Aim of the exercise ▸ Below are the records; restate word for word the lines from the first through the one containing "export REMOVE_ABC_BUFFERS = 1", and only those.

Entries supplied ▸
- - -
File: config.mk
export PLATFORM = sky130hd
export DESIGN_NAME = tremor_envelope_to_haptic_level_unit
export DESIGN_NICKNAME = d
export VERILOG_FILES = /design/src/hw/rtl/tehl_pkg.sv /design/src/hw/rtl/tremor_envelope_to_haptic_level_unit.sv
export SDC_FILE = /design/constraint.sdc
export NUM_CORES = 2
export LEC_CHECK = 0
export ABC_AREA = 1
export BUFFER_PORTS_ARGS = -buffer_cell sky130_fd_sc_hd__buf_2
export CORE_MARGIN = 2
export CORE_UTILIZATION = 23
export CTS_BUF_LIST = sky130_fd_sc_hd__clkbuf_8
export CTS_CLUSTER_DIAMETER = 80
export DETAILED_ROUTE_END_ITERATION = 12
export PLACE_DENSITY_LB_ADDON = 0.2
export REMOVE_ABC_BUFFERS = 1
export SETUP_SLACK_MARGIN = 0.02
export SYNTH_ARGS = -nofsm -noshare
export SYNTH_HDL_FRONTEND = slang
export SYNTH_SLANG_ARGS = --single-unit
File: constraint.sdc
create_clock -name aclk -period 12.8 [get_ports aclk]
set_clock_uncertainty 0.15 [all_clocks]
set_input_delay 1.92 -clock aclk [delete_from_list [all_inputs] [get_ports aclk]]
set_output_delay 1.92 -clock aclk [all_outputs]
set_load 0.01 [all_outputs]
File: src/hw/rtl/tehl_pkg.sv
// Shared types and constants of the tremor envelope to haptic level unit.
package tehl_pkg;

    // Field widths of the words on both channels.
    localparam int ACCEL_W = 16;
    localparam int MAG_W   = 16;
    localparam int ENV_W   = 24;
    localparam int LVL_W   = 7;
    localparam int CFG_W   = 16;
    localparam int CFG_IDX_W = 3;

    // Largest envelope value.
    localparam logic [ENV_W-1:0] ENV_MAX = '1;

    // Configuration register indexes.
    localparam logic [CFG_IDX_W-1:0] REG_SMOOTHING_COEFF  = 3'd0;
    localparam logic [CFG_IDX_W-1:0] REG_GRAVITY_OFFSET   = 3'd1;
    localparam logic [CFG_IDX_W-1:0] REG_TREMOR_THRESHOLD = 3'd2;
    localparam logic [CFG_IDX_W-1:0] REG_FULL_SCALE_LEVEL = 3'd3;
    localparam logic [CFG_IDX_W-1:0] REG_MIN_LEVEL        = 3'd4;
    localparam logic [CFG_IDX_W-1:0] REG_MAX_LEVEL        = 3'd5;

    // Reset values of the configuration registers.
    localparam logic [15:0]      RST_SMOOTHING_COEFF  = 16'd55706;
    localparam logic [15:0]      RST_GRAVITY_OFFSET   = 16'd8192;
    localparam logic [15:0]      RST_TREMOR_THRESHOLD = 16'd287;
    localparam logic [15:0]      RST_FULL_SCALE_LEVEL = 16'd1638;
    localparam logic [LVL_W-1:0] RST_MIN_LEVEL        = 7'd0;
    localparam logic [LVL_W-1:0] RST_MAX_LEVEL        = 7'd127;

    // Input word: one accelerometer sample.
    typedef struct packed {
        logic signed [ACCEL_W-1:0] accel_x;
        logic signed [ACCEL_W-1:0] accel_y;
        logic signed [ACCEL_W-1:0] accel_z;
        logic                      sample_valid;
    } in_word_t;

    // Output word: drive level, envelope and magnitude used.
    typedef struct packed {
        logic [LVL_W-1:0] haptic_level;
        logic [ENV_W-1:0] tremor_envelope;
        logic [MAG_W-1:0] magnitude;
    } out_word_t;

    // Sequencer states.
    typedef enum logic [3:0] {
        ST_IDLE,
        ST_SQ,
        ST_SQRT,
        ST_LP_MUL,
        ST_LP_UPD,
        ST_HP,
        ST_ENV_MUL,
        ST_ENV_UPD,
        ST_LVL,
        ST_DIV,
        ST_LVL_FIN,
        ST_DONE
    } seq_state_t;

endpackage

File: src/hw/rtl/tremor_envelope_to_haptic_level_unit.sv
// Top level of the tremor envelope to haptic level unit: sequencer and shared datapath.

// One accelerometer word is taken at a time. For a word with a new sample, the three squares
// are formed on the shared multiplier. A 16-step square root and a 9-step level division run
// on the shared subtractor. Further steps cover the two filters, the level mapping and the
// hand-over. A word that reuses the held magnitude skips the squares and the root. An
// envelope below the threshold, or a full scale not above it, skips the division and its final
// step. The unit is ready again in the same cycle as the result appears. The result sits in an
// output register, so the next word is accepted as soon as the sequencer is idle, even while
// the previous result still waits to be taken. Configuration registers are written through a
// plain write port with no wait, and should only be written while the unit is idle.
module tremor_envelope_to_haptic_level_unit #(
    parameter int FILTER_FRAC_BITS = 8
) (
    input  logic                                  aclk,
    input  logic                                  aresetn,
    input  logic                                  s_valid,
    output logic                                  s_ready,
    input  tehl_pkg::in_word_t                    s_data,
    output logic                                  m_valid,
    input  logic                                  m_ready,
    output tehl_pkg::out_word_t                   m_data,
    input  logic                                  cfg_wr_en,
    input  logic [tehl_pkg::CFG_IDX_W-1:0]        cfg_index,
    input  logic [tehl_pkg::CFG_W-1:0]            cfg_wr_data
);

    localparam int F       = FILTER_FRAC_BITS;
    localparam int MOV_W   = 17 + F;                   // movement and low-pass value
    localparam int DIF_W   = MOV_W + 1;                // filter differences
    localparam int D_W     = (DIF_W > 25) ? DIF_W : 25; // multiplier B operand
    localparam int P_W     = 17 + D_W;                 // product
    localparam int THR_W   = 16 + F;                   // scaled threshold and span
    localparam int CMP_W   = (THR_W > 24) ? THR_W : 24;
    localparam int RW      = (DIF_W > 25) ? DIF_W : 25;
    localparam int SUB_W   = (THR_W + 8 > 32) ? THR_W + 8 : 32;

    // Configuration registers.
    logic [15:0]                    coef_reg, coef_next;
    logic [15:0]                    grav_reg, grav_next;
    logic [15:0]                    thr_reg, thr_next;
    logic [15:0]                    fsl_reg, fsl_next;
    logic [tehl_pkg::LVL_W-1:0]     min_reg, min_next;
    logic [tehl_pkg::LVL_W-1:0]     max_reg, max_next;

    // Sequencer and working registers.
    tehl_pkg::seq_state_t           st_reg, st_next;
    logic [3:0]                     cnt_reg, cnt_next;
    logic signed [15:0]             x_reg, x_next;
    logic signed [15:0]             y_reg, y_next;
    logic signed [15:0]             z_reg, z_next;
    logic [31:0]                    acc_reg, acc_next;
    logic [31:0]                    root_reg, root_next;
    logic [8:0]                     q_reg, q_next;
    logic signed [P_W-1:0]          prod_reg, prod_next;
    logic signed [MOV_W-1:0]        mov_reg, mov_next;
    logic [tehl_pkg::ENV_W-1:0]     rect_reg, rect_next;
    logic [tehl_pkg::LVL_W-1:0]     lvl_reg, lvl_next;

    // Filter state.
    logic [tehl_pkg::MAG_W-1:0]     mag_reg, mag_next;
    logic signed [MOV_W-1:0]        lp_reg, lp_next;
    logic [tehl_pkg::ENV_W-1:0]     env_reg, env_next;

    // Output register.
    logic                           m_valid_reg, m_valid_next;
    tehl_pkg::out_word_t            m_data_reg, m_data_next;

    // Shared multiplier and subtractor.
    logic signed [16:0]             mul_a;
    logic signed [D_W-1:0]          mul_b;
    logic signed [P_W-1:0]          mul_p;
    logic [SUB_W-1:0]               sub_a;
    logic [SUB_W-1:0]               sub_b;
    logic [SUB_W:0]                 sub_res;
    logic                           sub_ge;

    // Helper values.
    logic [31:0]                    sq_bit;
    logic [31:0]                    sq_trial;
    logic signed [15:0]             sq_src;
    logic signed [16:0]             mag_diff;
    logic signed [MOV_W-1:0]        mov_val;
    logic signed [DIF_W-1:0]        lp_d;
    logic signed [24:0]             env_d;
    logic signed [P_W:0]            prod_ext;
    logic signed [P_W:0]            prod_sh;
    logic signed [DIF_W-1:0]        lp_sum;
    logic signed [DIF_W-1:0]        hp_val;
    logic [DIF_W-1:0]               hp_abs;
    logic signed [25:0]             env_sum;
    logic [THR_W-1:0]               thr_s;
    logic [THR_W-1:0]               span;
    logic [tehl_pkg::ENV_W-1:0]     lvl_diff;
    logic                           env_below;
    logic [tehl_pkg::LVL_W-1:0]     add_lvl;
    logic [tehl_pkg::LVL_W:0]       lvl_sum;

    assign s_ready = (st_reg == tehl_pkg::ST_IDLE);
    assign m_valid = m_valid_reg;
    assign m_data  = m_data_reg;

    // Values derived from state and configuration.
    always_comb begin
        sq_bit   = 32'd1 << {cnt_reg, 1'b0};
        sq_trial = root_reg + sq_bit;
        mag_diff = $signed({1'b0, mag_reg}) - $signed({1'b0, grav_reg});
        mov_val  = MOV_W'(mag_diff) <<< F;
        lp_d     = DIF_W'(lp_reg) - DIF_W'(mov_val);
        env_d    = $signed({1'b0, env_reg}) - $signed({1'b0, rect_reg});
        prod_ext = (P_W+1)'(prod_reg) + (P_W+1)'($signed({1'b0, 16'h8000}));
        prod_sh  = prod_ext >>> 16;
        lp_sum   = DIF_W'(mov_reg) + DIF_W'(prod_sh);
        hp_val   = DIF_W'(mov_reg) - DIF_W'(lp_reg);
        hp_abs   = hp_val[DIF_W-1] ? DIF_W'(-hp_val) : DIF_W'(hp_val);
        env_sum  = 26'($signed({1'b0, rect_reg})) + 26'(prod_sh);
        thr_s    = THR_W'(thr_reg) << F;
        span     = THR_W'(fsl_reg - thr_reg) << F;
        env_below = CMP_W'(env_reg) < CMP_W'(thr_s);
        lvl_diff = tehl_pkg::ENV_W'(CMP_W'(env_reg) - CMP_W'(thr_s));
        add_lvl  = (q_reg > {2'b00, max_reg}) ? max_reg : q_reg[tehl_pkg::LVL_W-1:0];
        lvl_sum  = {1'b0, min_reg} + {1'b0, add_lvl};
    end

    // Square source for the current square step.
    always_comb begin
        case (cnt_reg[1:0])
            2'd0:    sq_src = x_reg;
            2'd1:    sq_src = y_reg;
            default: sq_src = z_reg;
        endcase
    end

    // Shared multiplier operand selection.
    always_comb begin
        case (st_reg)
            tehl_pkg::ST_SQ: begin
                mul_a = 17'(sq_src);
                mul_b = D_W'(sq_src);
            end
            tehl_pkg::ST_LP_MUL: begin
                mul_a = $signed({1'b0, coef_reg});
                mul_b = D_W'(lp_d);
            end
            tehl_pkg::ST_ENV_MUL: begin
                mul_a = $signed({1'b0, coef_reg});
                mul_b = D_W'(env_d);
            end
            tehl_pkg::ST_LVL: begin
                mul_a = $signed(17'(max_reg));
                mul_b = $signed(D_W'(lvl_diff));
            end
            default: begin
                mul_a = '0;
                mul_b = '0;
            end
        endcase
        mul_p = P_W'(mul_a) * P_W'(mul_b);
    end

    // Shared subtractor: square-root and division steps.
    always_comb begin
        case (st_reg)
            tehl_pkg::ST_SQRT: begin
                sub_a = SUB_W'(acc_reg);
                sub_b = SUB_W'(sq_trial);
            end
            tehl_pkg::ST_DIV: begin
                sub_a = SUB_W'(acc_reg);
                sub_b = SUB_W'(span) << cnt_reg;
            end
            default: begin
                sub_a = '0;
                sub_b = '0;
            end
        endcase
        sub_res = {1'b0, sub_a} - {1'b0, sub_b};
        sub_ge  = !sub_res[SUB_W];
    end

    // Sequencer: next state and next register values.
    always_comb begin
        st_next      = st_reg;
        cnt_next     = cnt_reg;
        x_next       = x_reg;
        y_next       = y_reg;
        z_next       = z_reg;
        acc_next     = acc_reg;
        root_next    = root_reg;
        q_next       = q_reg;
        prod_next    = prod_reg;
        mov_next     = mov_reg;
        rect_next    = rect_reg;
        lvl_next     = lvl_reg;
        mag_next     = mag_reg;
        lp_next      = lp_reg;
        env_next     = env_reg;
        m_valid_next = m_valid_reg;
        m_data_next  = m_data_reg;
        coef_next    = coef_reg;
        grav_next    = grav_reg;
        thr_next     = thr_reg;
        fsl_next     = fsl_reg;
        min_next     = min_reg;
        max_next     = max_reg;

        // The downstream side takes the waiting result.
        if (m_valid_reg && m_ready) begin
            m_valid_next = 1'b0;
        end

        case (st_reg)
            tehl_pkg::ST_IDLE: begin
                if (s_valid) begin
                    x_next   = s_data.accel_x;
                    y_next   = s_data.accel_y;
                    z_next   = s_data.accel_z;
                    acc_next = '0;
                    cnt_next = '0;
                    st_next  = s_data.sample_valid ? tehl_pkg::ST_SQ : tehl_pkg::ST_LP_MUL;
                end
            end
            tehl_pkg::ST_SQ: begin
                // Squares are issued in steps 0 to 2; each is held in the product register and summed in steps 1 to 3.
                prod_next = mul_p;
                if (cnt_reg != 4'd0) begin
                    acc_next = acc_reg + prod_reg[31:0];
                end
                if (cnt_reg == 4'd3) begin
                    cnt_next  = 4'd15;
                    root_next = '0;
                    st_next   = tehl_pkg::ST_SQRT;
                end else begin
                    cnt_next = cnt_reg + 4'd1;
                end
            end
            tehl_pkg::ST_SQRT: begin
                // One result bit per cycle, the largest first.
                if (sub_ge) begin
                    acc_next  = sub_res[31:0];
                    root_next = (root_reg >> 1) + sq_bit;
                end else begin
                    root_next = root_reg >> 1;
                end
                cnt_next = cnt_reg - 4'd1;
                if (cnt_reg == 4'd0) begin
                    mag_next = root_next[tehl_pkg::MAG_W-1:0];
                    st_next  = tehl_pkg::ST_LP_MUL;
                end
            end
            tehl_pkg::ST_LP_MUL: begin
                mov_next  = mov_val;
                prod_next = mul_p;
                st_next   = tehl_pkg::ST_LP_UPD;
            end
            tehl_pkg::ST_LP_UPD: begin
                lp_next = MOV_W'(lp_sum);
                st_next = tehl_pkg::ST_HP;
            end
            tehl_pkg::ST_HP: begin
                // Rectify the high-pass value and saturate it to the envelope width.
                if (RW'(hp_abs) > RW'(tehl_pkg::ENV_MAX)) begin
                    rect_next = tehl_pkg::ENV_MAX;
                end else begin
                    rect_next = tehl_pkg::ENV_W'(hp_abs);
                end
                st_next = tehl_pkg::ST_ENV_MUL;
            end
            tehl_pkg::ST_ENV_MUL: begin
                prod_next = mul_p;
                st_next   = tehl_pkg::ST_ENV_UPD;
            end
            tehl_pkg::ST_ENV_UPD: begin
                env_next = env_sum[tehl_pkg::ENV_W-1:0];
                st_next  = tehl_pkg::ST_LVL;
            end
            tehl_pkg::ST_LVL: begin
                // Below threshold, a step to full drive, or the linear mapping.
                if (env_below) begin
                    lvl_next = (min_reg > max_reg) ? max_reg : min_reg;
                    st_next  = tehl_pkg::ST_DONE;
                end else if (fsl_reg <= thr_reg) begin
                    lvl_next = max_reg;
                    st_next  = tehl_pkg::ST_DONE;
                end else begin
                    prod_next = mul_p;
                    acc_next  = 32'(mul_p[30:0]);
                    q_next    = '0;
                    cnt_next  = 4'd8;
                    st_next   = tehl_pkg::ST_DIV;
                end
            end
            tehl_pkg::ST_DIV: begin
                // Restoring division, nine quotient bits; anything larger clamps anyway.
                if (sub_ge) begin
                    acc_next = sub_res[31:0];
                end
                q_next   = {q_reg[7:0], sub_ge};
                cnt_next = cnt_reg - 4'd1;
                if (cnt_reg == 4'd0) begin
                    st_next = tehl_pkg::ST_LVL_FIN;
                end
            end
            tehl_pkg::ST_LVL_FIN: begin
                if (lvl_sum > {1'b0, max_reg}) begin
                    lvl_next = max_reg;
                end else begin
                    lvl_next = lvl_sum[tehl_pkg::LVL_W-1:0];
                end
                st_next = tehl_pkg::ST_DONE;
            end
            tehl_pkg::ST_DONE: begin
                // Hand the word over once the output register is free.
                if (!m_valid_reg || m_ready) begin
                    m_valid_next                = 1'b1;
                    m_data_next.haptic_level    = lvl_reg;
                    m_data_next.tremor_envelope = env_reg;
                    m_data_next.magnitude       = mag_reg;
                    st_next                     = tehl_pkg::ST_IDLE;
                end
            end
            default: begin
                st_next = tehl_pkg::ST_IDLE;
            end
        endcase

        // Configuration writes; unknown indexes are ignored.
        if (cfg_wr_en) begin
            case (cfg_index)
                tehl_pkg::REG_SMOOTHING_COEFF:  coef_next = cfg_wr_data;
                tehl_pkg::REG_GRAVITY_OFFSET:   grav_next = cfg_wr_data;
                tehl_pkg::REG_TREMOR_THRESHOLD: thr_next  = cfg_wr_data;
                tehl_pkg::REG_FULL_SCALE_LEVEL: fsl_next  = cfg_wr_data;
                tehl_pkg::REG_MIN_LEVEL:        min_next  = cfg_wr_data[tehl_pkg::LVL_W-1:0];
                tehl_pkg::REG_MAX_LEVEL:        max_next  = cfg_wr_data[tehl_pkg::LVL_W-1:0];
                default: begin
                end
            endcase
        end
    end

    // Control, configuration and filter state registers.
    always_ff @(posedge aclk) begin
        if (!aresetn) begin
            st_reg      <= tehl_pkg::ST_IDLE;
            cnt_reg     <= '0;
            m_valid_reg <= 1'b0;
            mag_reg     <= '0;
            lp_reg      <= '0;
            env_reg     <= '0;
            coef_reg    <= tehl_pkg::RST_SMOOTHING_COEFF;
            grav_reg    <= tehl_pkg::RST_GRAVITY_OFFSET;
            thr_reg     <= tehl_pkg::RST_TREMOR_THRESHOLD;
            fsl_reg     <= tehl_pkg::RST_FULL_SCALE_LEVEL;
            min_reg     <= tehl_pkg::RST_MIN_LEVEL;
            max_reg     <= tehl_pkg::RST_MAX_LEVEL;
        end else begin
            st_reg      <= st_next;
            cnt_reg     <= cnt_next;
            m_valid_reg <= m_valid_next;
            mag_reg     <= mag_next;
            lp_reg      <= lp_next;
            env_reg     <= env_next;
            coef_reg    <= coef_next;
            grav_reg    <= grav_next;
            thr_reg     <= thr_next;
            fsl_reg     <= fsl_next;
            min_reg     <= min_next;
            max_reg     <= max_next;
        end
    end

    // Working and payload registers.
    always_ff @(posedge aclk) begin
        x_reg      <= x_next;
        y_reg      <= y_next;
        z_reg      <= z_next;
        acc_reg    <= acc_next;
        root_reg   <= root_next;
        q_reg      <= q_next;
        prod_reg   <= prod_next;
        mov_reg    <= mov_next;
        rect_reg   <= rect_next;
        lvl_reg    <= lvl_next;
        m_data_reg <= m_data_next;
    end

endmodule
- - -
Task response ▸
File: config.mk
export PLATFORM = sky130hd
export DESIGN_NAME = tremor_envelope_to_haptic_level_unit
export DESIGN_NICKNAME = d
export VERILOG_FILES = /design/src/hw/rtl/tehl_pkg.sv /design/src/hw/rtl/tremor_envelope_to_haptic_level_unit.sv
export SDC_FILE = /design/constraint.sdc
export NUM_CORES = 2
export LEC_CHECK = 0
export ABC_AREA = 1
export BUFFER_PORTS_ARGS = -buffer_cell sky130_fd_sc_hd__buf_2
export CORE_MARGIN = 2
export CORE_UTILIZATION = 23
export CTS_BUF_LIST = sky130_fd_sc_hd__clkbuf_8
export CTS_CLUSTER_DIAMETER = 80
export DETAILED_ROUTE_END_ITERATION = 12
export PLACE_DENSITY_LB_ADDON = 0.2
export REMOVE_ABC_BUFFERS = 1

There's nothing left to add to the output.